Diary of Lisa Taylor, reluctantly 42 (and a half)

Or.. 'f.ck me I'm forty.. two.. and a half', though can look 38 on a - not so deluded - good day. Or 'How to reconcile a well experienced mind trapped in a still - but for how long? – youthful body.' Don't have the 30somethings angst/problems, neither have the resigned (?) ageing baby-boomers in safe family territory outlook yet. Here's how I cope, one day all sexy women will get old... but never invisible. © Lisa Taylor 2005/6/7/8/9. Jeez.. so much for the 42 and-a-half delusion

Thursday, September 07, 2006

2 September - Pumpkin & Seaweed

Of course there's a trace of schizophrenia in all of us. I think it's manageable if there's only two mad people in your head and not ten.

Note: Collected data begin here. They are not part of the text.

$ cat src/rtl/uart_fifo_ctl_pkg.sv
package uart_fifo_ctl_pkg;

  // Control word field positions; the host encodes against these.
  localparam int unsigned CTL_W      = 8;
  localparam int unsigned RXSEL_HI   = 7;
  localparam int unsigned RXSEL_LO   = 6;
  localparam int unsigned TXSEL_HI   = 5;
  localparam int unsigned TXSEL_LO   = 4;
  localparam int unsigned DMA_BIT    = 3;
  localparam int unsigned TXFLSH_BIT = 2;
  localparam int unsigned RXFLSH_BIT = 1;
  localparam int unsigned EN_BIT     = 0;

  typedef struct packed {
    logic [1:0] rx_sel;
    logic [1:0] tx_sel;
    logic       dma;
    logic       en;
  } fctl_t;

  // Receive threshold menu, in stored characters.
  function automatic int unsigned rx_level(input logic [1:0] sel);
    case (sel)
      2'b00:   return 8;
      2'b01:   return 16;
      2'b10:   return 56;
      default: return 60;
    endcase
  endfunction

  // Transmit threshold menu, in free slots.
  function automatic int unsigned tx_level(input logic [1:0] sel);
    case (sel)
      2'b00:   return 8;
      2'b01:   return 16;
      2'b10:   return 32;
      default: return 56;
    endcase
  endfunction

endpackage

$ cat src/rtl/ufc_rst_sync.sv
module ufc_rst_sync #(
  parameter int unsigned STAGES = 2
) (
  input  logic clk,
  input  logic rst_n,
  output logic rst_n_sync
);

  logic [STAGES-1:0] sync_q;
  logic [STAGES-1:0] sync_d;

  always_comb begin
    sync_d = {sync_q[STAGES-2:0], 1'b1};
  end

  always_ff @(posedge clk or negedge rst_n) begin
    if (!rst_n) sync_q <= '0;
    else        sync_q <= sync_d;
  end

  assign rst_n_sync = sync_q[STAGES-1];

endmodule

$ cat src/rtl/ufc_ctl_reg.sv
module ufc_ctl_reg
  import uart_fifo_ctl_pkg::*;
(
  input  logic             clk,
  input  logic             rst_n,
  input  logic             we,
  input  logic [CTL_W-1:0] wdata,
  input  logic             enh_en,
  output fctl_t            ctl,
  output logic             rx_flush,
  output logic             tx_flush
);

  fctl_t ctl_q, ctl_d;
  logic  rxf_q, rxf_d;
  logic  txf_q, txf_d;

  always_comb begin
    ctl_d = ctl_q;
    rxf_d = 1'b0;
    txf_d = 1'b0;
    if (we) begin
      ctl_d.rx_sel = wdata[RXSEL_HI:RXSEL_LO];
      ctl_d.dma    = wdata[DMA_BIT];
      ctl_d.en     = wdata[EN_BIT];
      if (enh_en) ctl_d.tx_sel = wdata[TXSEL_HI:TXSEL_LO];
      rxf_d = wdata[RXFLSH_BIT];
      txf_d = wdata[TXFLSH_BIT];
    end
  end

  always_ff @(posedge clk or negedge rst_n) begin
    if (!rst_n) begin
      ctl_q <= '0;
      rxf_q <= 1'b0;
      txf_q <= 1'b0;
    end else begin
      ctl_q <= ctl_d;
      rxf_q <= rxf_d;
      txf_q <= txf_d;
    end
  end

  assign ctl      = ctl_q;
  assign rx_flush = rxf_q;
  assign tx_flush = txf_q;

  // gated field holds while enhanced mode is off
  assert_txsel_hold_R4: assert property (@(posedge clk) disable iff (!rst_n)
    (we && !enh_en) |=> (ctl_q.tx_sel == $past(ctl_q.tx_sel)));

  // transmit flush command clears itself
  assert_txflush_selfclear_R6: assert property (@(posedge clk) disable iff (!rst_n)
    (txf_q && !we) |=> !txf_q);

  // receive flush command clears itself
  assert_rxflush_selfclear_R7: assert property (@(posedge clk) disable iff (!rst_n)
    (rxf_q && !we) |=> !rxf_q);

endmodule

$ cat src/rtl/ufc_byte_fifo.sv
module ufc_byte_fifo #(
  parameter int unsigned DW     = 8,
  parameter int unsigned DEPTH  = 64,
  parameter bit          IS_TX  = 1'b0,
  localparam int unsigned AW    = $clog2(DEPTH),
  localparam int unsigned CW    = $clog2(DEPTH + 1)
) (
  input  logic          clk,
  input  logic          rst_n,
  input  logic          en,
  input  logic          flush,
  input  logic [CW-1:0] level,
  input  logic          push,
  input  logic [DW-1:0] din,
  input  logic          pop,
  output logic [DW-1:0] dout,
  output logic [CW-1:0] count,
  output logic          full,
  output logic          empty,
  output logic          trig,
  output logic          ovf,
  output logic          unf
);

  logic [DW-1:0] mem [DEPTH];
  logic [AW-1:0] wr_q, wr_d;
  logic [AW-1:0] rd_q, rd_d;
  logic [CW-1:0] cnt_q, cnt_d;
  logic          ovf_q, ovf_d;
  logic          unf_q, unf_d;
  logic [CW-1:0] cap;
  logic [CW-1:0] thr;
  logic          push_ok, pop_ok;

  always_comb begin
    cap = en ? CW'(DEPTH) : CW'(1);
    thr = en ? level : CW'(1);
  end

  assign full  = (cnt_q >= cap);
  assign empty = (cnt_q == '0);

  always_comb begin
    push_ok = push && !full  && !flush;
    pop_ok  = pop  && !empty && !flush;
    ovf_d   = push && full   && !flush;
    unf_d   = pop  && empty  && !flush;
    wr_d    = wr_q;
    rd_d    = rd_q;
    cnt_d   = cnt_q;
    if (flush) begin
      wr_d  = '0;
      rd_d  = '0;
      cnt_d = '0;
    end else begin
      if (push_ok) wr_d = wr_q + AW'(1);
      if (pop_ok)  rd_d = rd_q + AW'(1);
      cnt_d = cnt_q + CW'(push_ok) - CW'(pop_ok);
    end
  end

  always_ff @(posedge clk or negedge rst_n) begin
    if (!rst_n) begin
      wr_q  <= '0;
      rd_q  <= '0;
      cnt_q <= '0;
      ovf_q <= 1'b0;
      unf_q <= 1'b0;
    end else begin
      wr_q  <= wr_d;
      rd_q  <= rd_d;
      cnt_q <= cnt_d;
      ovf_q <= ovf_d;
      unf_q <= unf_d;
    end
  end

  // Storage carries no reset; only written slots are ever read.
  always_ff @(posedge clk) begin
    if (push_ok) mem[wr_q] <= din;
  end

  assign dout  = mem[rd_q];
  assign count = cnt_q;
  assign ovf   = ovf_q;
  assign unf   = unf_q;

  generate
    if (IS_TX) begin : g_space
      logic [CW-1:0] space;
      always_comb begin
        space = (cnt_q >= cap) ? '0 : (cap - cnt_q);
        trig  = (space >= thr);
      end
    end else begin : g_fill
      always_comb begin
        trig = (cnt_q >= thr);
      end
    end
  endgenerate

  // occupancy never exceeds the deep capacity
  assert_count_bound_R8: assert property (@(posedge clk) disable iff (!rst_n)
    cnt_q <= CW'(DEPTH));

  // a push into a full queue leaves a pulse and no growth
  assert_no_overflow_R10: assert property (@(posedge clk) disable iff (!rst_n)
    (push && full && !pop && !flush) |=> (ovf && $stable(cnt_q)));

  // a pop from an empty queue leaves a pulse
  assert_no_underflow_R10: assert property (@(posedge clk) disable iff (!rst_n)
    (pop && empty && !flush) |=> unf);

  // a flush empties the queue and suppresses error pulses
  assert_flush_clears_R11: assert property (@(posedge clk) disable iff (!rst_n)
    flush |=> (cnt_q == '0 && !ovf && !unf));

endmodule

$ cat src/rtl/uart_fifo_ctrl.sv
module uart_fifo_ctrl
  import uart_fifo_ctl_pkg::*;
#(
  parameter int unsigned DW    = 8,
  parameter int unsigned DEPTH = 64,
  localparam int unsigned CW   = $clog2(DEPTH + 1)
) (
  input  logic          clk,
  input  logic          rst_n,
  input  logic          ctl_we,
  input  logic [7:0]    ctl_wdata,
  input  logic          enh_en,
  input  logic          rx_push,
  input  logic [DW-1:0] rx_din,
  input  logic          rx_pop,
  output logic [DW-1:0] rx_dout,
  output logic [CW-1:0] rx_count,
  output logic          rx_full,
  output logic          rx_empty,
  output logic          rx_trig,
  output logic          rx_ovf,
  output logic          rx_unf,
  input  logic          tx_push,
  input  logic [DW-1:0] tx_din,
  input  logic          tx_pop,
  output logic [DW-1:0] tx_dout,
  output logic [CW-1:0] tx_count,
  output logic          tx_full,
  output logic          tx_empty,
  output logic          tx_trig,
  output logic          tx_ovf,
  output logic          tx_unf,
  output logic          fifo_en,
  output logic          dma_mode
);

  logic          rst_n_s;
  fctl_t         ctl;
  logic          rx_flush, tx_flush;
  logic [CW-1:0] rx_thr, tx_thr;

  ufc_rst_sync #(.STAGES(2)) u_rst (
    .clk        (clk),
    .rst_n      (rst_n),
    .rst_n_sync (rst_n_s)
  );

  ufc_ctl_reg u_ctl (
    .clk      (clk),
    .rst_n    (rst_n_s),
    .we       (ctl_we),
    .wdata    (ctl_wdata),
    .enh_en   (enh_en),
    .ctl      (ctl),
    .rx_flush (rx_flush),
    .tx_flush (tx_flush)
  );

  always_comb begin
    rx_thr = CW'(rx_level(ctl.rx_sel));
    tx_thr = CW'(tx_level(ctl.tx_sel));
  end

  ufc_byte_fifo #(.DW(DW), .DEPTH(DEPTH), .IS_TX(1'b0)) u_rxq (
    .clk   (clk),
    .rst_n (rst_n_s),
    .en    (ctl.en),
    .flush (rx_flush),
    .level (rx_thr),
    .push  (rx_push),
    .din   (rx_din),
    .pop   (rx_pop),
    .dout  (rx_dout),
    .count (rx_count),
    .full  (rx_full),
    .empty (rx_empty),
    .trig  (rx_trig),
    .ovf   (rx_ovf),
    .unf   (rx_unf)
  );

  ufc_byte_fifo #(.DW(DW), .DEPTH(DEPTH), .IS_TX(1'b1)) u_txq (
    .clk   (clk),
    .rst_n (rst_n_s),
    .en    (ctl.en),
    .flush (tx_flush),
    .level (tx_thr),
    .push  (tx_push),
    .din   (tx_din),
    .pop   (tx_pop),
    .dout  (tx_dout),
    .count (tx_count),
    .full  (tx_full),
    .empty (tx_empty),
    .trig  (tx_trig),
    .ovf   (tx_ovf),
    .unf   (tx_unf)
  );

  assign fifo_en  = ctl.en;
  assign dma_mode = ctl.dma;

  // mode output tracks the written bit one cycle later
  assert_dma_follows_R5: assert property (@(posedge clk) disable iff (!rst_n_s)
    ctl_we |=> (dma_mode == $past(ctl_wdata[3])));

endmodule

$ cat config.mk
export PLATFORM = sky130hd
export DESIGN_NAME = uart_fifo_ctrl
export DESIGN_NICKNAME = d
export VERILOG_FILES = /design/src/rtl/uart_fifo_ctl_pkg.sv /design/src/rtl/ufc_rst_sync.sv /design/src/rtl/ufc_ctl_reg.sv /design/src/rtl/ufc_byte_fifo.sv /design/src/rtl/uart_fifo_ctrl.sv
export SDC_FILE = /design/constraint.sdc
export NUM_CORES = 1
export LEC_CHECK = 0
export BUFFER_PORTS_ARGS = -buffer_cell sky130_fd_sc_hd__buf_2
export CAP_MARGIN = 5
export CORE_UTILIZATION = 55
export DETAILED_ROUTE_END_ITERATION = 8
export PLACE_DENSITY = 0.8
export SYNTH_ARGS = -nofsm -noshare
export SYNTH_HDL_FRONTEND = slang
export SYNTH_HIERARCHICAL = 1
export SYNTH_SLANG_ARGS = --single-unit
$ cat constraint.sdc
create_clock -name clk -period 6.2 [get_ports clk]
set_input_delay 0 -clock clk [delete_from_list [all_inputs] [get_ports clk]]
set_output_delay 0 -clock clk [all_outputs]
set_load 0.005 [all_outputs]
== Word-level counts from Yosys, hierarchy flattened ==
Memory sizes are Yosys's and may differ from the RTL's.
Cells that the tools add are included.

* Muxes and demuxes: 22
* Add/sub/neg operators: 9
* Reduce and logical (&&, ||, !) cells: 31
* $lt $le $gt $ge: 4
* Equal/unequal tests: 4

{| class="wikitable"
|+ Operators with widths
! kind !! number
|-
| two-way mux 6 bit || 10
|-
| one-hot mux 6 bit (3 select lines) || 2
|-
| >= comparator 7 bit || 4
|-
| two-way mux 7 bit || 4
|-
| adder 6 x 1 -> 6 bit (second input constant) || 4
|-
| logical AND 1 bit || 16
|-
| adder 7 x 1 -> 7 bit || 2
|-
| logical NOT 7 bit || 2
|-
| subtractor 7 x 1 -> 7 bit || 2
|-
| nonzero test 2 bit || 4
|-
| subtractor 7 bit || 1
|-
| logical NOT 1 bit || 6
|-
| two-way mux 1 bit || 6
|-
| equality test 2 x 1 -> 1 bit (second input constant) || 2
|-
| equality test 2 bit (second input constant) || 2
|-
| logical NOT 2 bit || 2
|-
| AND reduction 2 bit || 1
|}

* RAM bits: 1024
* Input port bits: 32
* Memories: 2
* Register bits: 52
* Output and inout bits: 42
* Word-level logic and storage cells: 89

{| class="wikitable"
|+ Memory list
! memory !! depth !! width !! rd ports !! clocked after memory_dff !! wr ports !! line !! source
|-
| u_rxq.mem || 64 || 8 || 1 || 0 || 1 || ufc_byte_fifo.sv:25 || <nowiki>logic [DW-1:0] mem [DEPTH];</nowiki>
|-
| u_txq.mem || 64 || 8 || 1 || 0 || 1 || ufc_byte_fifo.sv:25 ||
|}

== Logic depth before layout (Yosys ltp) ==
Gate-level depths: netlist (run 1).

* Depth in word-level cells: 8
* Gate-level depth with buffers: 18

== By module ==
Netlist (run 1), hierarchy kept.

{| class="wikitable"
|+ By module, submodules not included
! module !! area an instance (um^2) !! cells an instance !! instances
|-
| ufc_byte_fifo at u_txq || 21575.7 || 1144 || 1
|-
| ufc_byte_fifo at u_rxq || 21289.2 || 1054 || 1
|-
| ufc_ctl_reg || 310.3 || 18 || 1
|-
| uart_fifo_ctrl || 85.1 || 12 || 1
|-
| ufc_rst_sync || 53.8 || 3 || 1
|}

== Least setup slack after synthesis (run 1) ==
Ideal clock, no wire load.

* Path kind: reg2reg
* Start: reg u_ctl.ctl_q (netlist bit u_ctl/ctl[0])
* End: reg u_rxq.cnt_q[6] (netlist: u_rxq/count[6])
* Stages on the path, launching flop included: 19
* Data required time: 6075 ps
* Setup slack: 2319 ps
* Arrival: 3756 ps
* Setup time: 125 ps
* Cells stage by stage: dfrtp_1 -> clkbuf_1 -> inv_1 -> ha_1 -> and4b_1 -> o41ai_2 -> and2_1 -> inv_1 -> or2_2 -> ha_1 -> inv_1 -> ha_1 -> inv_1 -> fa_1 -> o21bai_1 -> a21oi_1 -> o21bai_1 -> a21oi_1 -> mux2_2

* Word-level cells in the longest chain between the ends: 8

{| class="wikitable"
|+ RTL lines
! item !! line !! source
|-
| from (decl) || ufc_ctl_reg.sv:14 || <nowiki>fctl_t ctl_q, ctl_d;</nowiki>
|-
| from (signal assigned) || ufc_ctl_reg.sv:38 || <nowiki>ctl_q <= ctl_d;</nowiki>
|-
| two-way mux 7 bit || ufc_byte_fifo.sv:36 || <nowiki>cap = en ? CW'(DEPTH) : CW'(1);</nowiki>
|-
| >= comparator 7 bit || ufc_byte_fifo.sv:40 || <nowiki>assign full = (cnt_q >= cap);</nowiki>
|-
| named net rx_full || uart_fifo_ctrl.sv:18 || <nowiki>output logic rx_full,</nowiki>
|-
| logical NOT 1 bit || ufc_byte_fifo.sv:44 || <nowiki>push_ok = push && !full && !flush;</nowiki>
|-
| logical AND 1 bit (2 in a row) || ufc_byte_fifo.sv:44 ||
|-
| adder 7 x 1 -> 7 bit || ufc_byte_fifo.sv:58 || <nowiki>cnt_d = cnt_q + CW'(push_ok) - CW'(pop_ok);</nowiki>
|-
| subtractor 7 x 1 -> 7 bit || ufc_byte_fifo.sv:58 ||
|-
| two-way mux 7 bit || ufc_byte_fifo.sv:51 || <nowiki>if (flush) begin</nowiki>
|-
| named net u_rxq.cnt_d[6] || ufc_byte_fifo.sv:28 || <nowiki>logic [CW-1:0] cnt_q, cnt_d;</nowiki>
|-
| to (signal assigned) || ufc_byte_fifo.sv:72 || <nowiki>cnt_q <= cnt_d;</nowiki>
|-
| to (decl) || ufc_byte_fifo.sv:28 ||
|}

The timed path passes the listed nets, and every way through them passes these cells.
A chain may end at the register's enable or synchronous reset.

== Final worst setup path (run 1) ==
* Start: reg u_ctl.ctl_q (netlist bit u_ctl/ctl[0])
* End: reg u_rxq.cnt_q[6] (netlist: u_rxq/count[6])

* Word-level cells in the longest chain between the ends: 8

{| class="wikitable"
|+ RTL lines
! item !! line
|-
| two-way mux 7 bit || ufc_byte_fifo.sv:36
|-
| >= comparator 7 bit || ufc_byte_fifo.sv:40
|-
| logical NOT 1 bit || ufc_byte_fifo.sv:44
|-
| logical AND 1 bit (2 in a row) || ufc_byte_fifo.sv:44
|-
| adder 7 x 1 -> 7 bit || ufc_byte_fifo.sv:58
|-
| subtractor 7 x 1 -> 7 bit || ufc_byte_fifo.sv:58
|-
| two-way mux 7 bit || ufc_byte_fifo.sv:51
|-
| named net u_rxq.cnt_d[6] || ufc_byte_fifo.sv:28
|}

The timed path passes the listed nets, and every way through them passes these cells.

==> results of run 1 <==
path summary, 6_finish.rpt:
check / from / depth (start not counted) / to / slack, ns
worst min-delay path: tx_din[2] / 2 / u_txq/mem[58][2] / 0.03
worst min register to register: u_rst/sync_q[0] / 0 / u_rst/sync_q[1] / 0.35
min in group asynchronous: rst_n / 3 / u_rst/sync_q[1] / 0.21
worst max register to register: u_ctl/ctl[0] / 18 / u_rxq/count[6] / 2.03
max in group asynchronous: u_rst/sync_q[1] / 1 / u_rxq/rd_q[0] / 5.25
worst max-delay path: u_ctl/ctl[0] / 18 / u_rxq/count[6] / 2.03
kinds of logic after synthesis:
family | share of synthesized area [%]
compound gates | 3.218
xor+xnor | 0.5864
fa+ha+maj | 1.508
buf+inv | 1.779
flops | 74.00
mux | 14.83
other cells | 0.01734
simple gates | 4.062
synth_stat cells (all sizes together), types with 14 or more instances:
library cell  count
edfxtp         1024
mux4            236
nor2            183
mux2i            91
nand2            77
buf              71
a21oi            53
dfrtp            52
ha               49
clkbuf           44
a22oi            36
inv              33
nand3            26
nor2b            24
o21ai            22
o22ai            22
xnor2            16
mux2             14
per-layer routing:
| layer | global-route usage [%] | part of all wire, % |
|---|---|---|
| met2 | 40.53 | 51 |
| met1 | 32.26 | 37 |
| met3 | 3.626 | 8.0 |
| met5 | 0 | 0 |
| met4 | 9.688 | 3.9 |
flip-flops by register name (all words and copies together), names as in the netlist, 6 cells and up:
register	count
u_rxq/mem	512
u_rxq/count	7
u_txq/count	7
u_txq/mem	512
u_txq/wr_q	6
u_rxq/wr_q	6
u_txq/rd_q	6
u_ctl/ctl	6
u_rxq/rd_q	6
worst register-to-register path, stage by stage, from the launching register on:
cell,delay [ns]
dfrtp_1,0.33
buf_4,0.21
inv_1,0.09
ha_1,0.29
and4b_1,0.19
o41ai_2,0.59
and2_1,0.28
inv_1,0.07
or2_2,0.29
ha_1,0.27
inv_1,0.06
ha_1,0.17
inv_1,0.06
fa_1,0.40
o21bai_1,0.16
a21oi_1,0.12
o21bai_1,0.13
a21oi_1,0.08
mux2_2,0.26
power groups by stage:
| stage | clock (mW) | sequential (mW) | combinational, mW |
|---|---|---|---|
| 6_report | 6.23 | 8.50 | 4.68 |
| 5_1_grt | 6.55 | 8.54 | 4.98 |
| 4_1_cts | 6.31 | 8.51 | 4.68 |
| 3_5_place_dp | 0 | 8.66 | 4.60 |
| 3_3_place_gp | 0 | 8.64 | 4.49 |
| 2_1_floorplan | 0 | 8.34 | 3.60 |
through the flow:
step                util [%]  hold slack [ns]  setup slack [ns]  std cells
finish                 61.97          0.02926             2.030       3469
global route           61.97          0.05201             1.806       3469
CTS                    61.97          0.01758             2.086       3469
detailed placement     57.37          -0.2102             2.119       3257
global placement       57.37          -0.2157             2.239       3257
floorplan                  -          -0.2956             2.319       2237
area by class of cell:
cell class / instances / area (um2) / area share [%]
inverters: 33 / 123.9 / 0.2572
clock inverters: 66 / 696.9 / 1.447
flip-flops and latches: 1076 / 32070 / 66.58
repair buffers: 119 / 805.8 / 1.673
multi-input cells: 1012 / 10520 / 21.83
clock buffers: 123 / 2653 / 5.507
well taps: 1040 / 1301 / 2.702
repair_timing:
action | in CTS | in global routing
hold buffers | 23 | 0
endpoints found under the hold margin | 57 | 0
setup endpoints to repair | 0 | 0
==> run_results.csv, run 1 <==
group,metric,value,unit
status,status,"finished clean",
critical_path,cpMaxStageDelayCell,"o41ai_2",
power,power_frac_comb,24.1,%
logic_synthesis,synth_top_area_share,70.99,%
routing,drcViolationCount,0,
final_layout,diodes,0,
clock_tree,postCtsSetupBuffers,0,
critical_path,cp_top_family,"adder cells",
routing,viasPerCell,6.332,
global_route,grt_pass1_vias,22240,
timing,setup_violations,0,
final_layout,nFillCells,5097,
clock_tree,clkSinkCount,1076,
global_route,grt_max_degree,68,
logic_synthesis,synth_edf_count,1024,
timing,hold_viol,0,
timing,max_slew.worst_pin.slew,1.291,ns
logic_synthesis,synth-seq-cells,1076,
timing,period_needed,4.170,ns
timing,tns,0,ns
critical_path,crit_type,"reg -> reg",
final_layout,stdcell_area,48170,um2
logic_synthesis,synthArstFlopShare,4.833,%
critical_path,path_common_cell,"inv_1",
logic_synthesis,ys_types,70,
global_route,antenna_found_initial,0,
logic_synthesis,synth-main-ff-cell,"edfxtp_1",
timing,max_slew_margin,13.96,%
power,power_density,402.9,nW/um2
logic_synthesis,synth.area.top_cells,"edfxtp_1, mux4_2, dfrtp_1",
global_route,gr-total-overflow,0,
power,p_leak,15.40,nW
routing,detail-route-antenna-nets,0,
critical_path,arrival,4.70,ns
critical_path,crit_buf_inv,5,
floorplanning,core_area,77720,um2
clock_tree,clkTransAtPathRegs,0.06,ns
clock_tree,cts_max_level,3,
timing,report.final.slew_viol_count,0,
placed_design,place_hpwl,55790,um
critical_path,crit_required,6.73,ns
run,maxCapViolCount,0,
final_layout,fin_nets,2427,
global_route,grt_pass1_wl,141900,um
power,pwr-share-seq,43.8,%
logic_synthesis,synth_warnings,6,
final_layout,syn_to_final_growth,11.21,%
timing,skew,0.03246,ns
critical_path,crit_chain,"buf_4 -> inv_1 -> ha_1 -> and4b_1 -> o41ai_2 -> and2_1 -> inv_1 -> or2_2 -> ha_1 -> inv_1 -> ha_1 -> inv_1 -> fa_1 -> o21bai_1 -> a21oi_1 -> o21bai_1 -> a21oi_1 -> mux2_2",
floorplanning,initial_utilization,55.73,%
clock_tree,clock-root-buffer,"clkbuf_16",
clock_tree,clk_latency,0.67,ns
hold_path,min_path_type,"in -> reg",
final_layout,mostFrequentLayoutCells,"edfxtp_1, mux4_2, nor2_1",
logic_synthesis,syn-instance-count,2231,
power,swShare,28.67,%
floorplanning,fp-row-count,102,
final_layout,final_common_cell,"edfxtp_1",
floorplanning,die_area,79880,um2
timing,period_share,67.26,%
power,intPower,13.84,mW
logic_synthesis,yosysTopAreaCell,"edfxtp_1",
routing,drt_iter0_drc,2357,
timing,rsz0062_at_grt,"false",
routing,vias,21960,
power,vdd_ir_drop_max,0.0002760,V
final_layout,drive_gt1_share,21.16,%
power,power,19.40,mW
placed_design,portBuffers,73,
floorplanning,die_h,282.6,um
placed_design,placed_cell_area,44590,um2
logic_synthesis,seq_area_frac_synth,74.00,%
clock_tree,cts_max_path_buffers,3,
global_route,grt.total_usage,24.25,%
floorplanning,die_w,282.6,um
routing,routedWlPerCell,27.39,um
logic_synthesis,netlist_area,43310,um2
routing,dr.pass1.iters,5,
floorplanning,ioPinCount,74,
clock_tree,tritoncts,"built",
critical_path,worstSetupEndpointType,"flip-flop",
routing,wirelength,95030,um
power,p_sw,5.563,mW
timing,fmax,239.8,MHz
clock_tree,cts_buffers,102,
critical_path,cp_max_fo,19,
critical_path,cp-start-kind,"flip-flop",
critical_path,slowest_delay,0.59,ns
placed_design,place_congestion,0.9090,
clock_tree,post_cts_resized,0,
power,clkPwrFrac,32.1,%
logic_synthesis,avgSynthCellArea,19.41,um2
No activity file was read; power rests on OpenSTA's default activity.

Though maybe the definition of schizophrenic is in fact at least three. Never mind. I wonder if this qualifies: in a typical scenario I start to cook two very different items of food. Well, say one is actually cooking - roasted pumpkin - and the other one is merely soaking - arame' sea weed. Both to be had with something else I haven't decided yet, some pasta or some rice or some salad. But I run out of ideas and end up combining the two in the end. Weird combination? You bet. But at least it's healthy and in some trendy new restaurant they'd probably tout this as their dish du jour. But, it occurs to me you can only eat this strangely assorted foods at home if you're on your own. Imagine prospective boyfriend witnessing this. He'd run a mile as in... 'before I know it, she'll try to convert me to salads and greens only'. But... my acquired wisdom is that you can screw up on the meal you serve them, so long as you finish it with icecream or some other pudding. This reminds them of childhood and all is well again.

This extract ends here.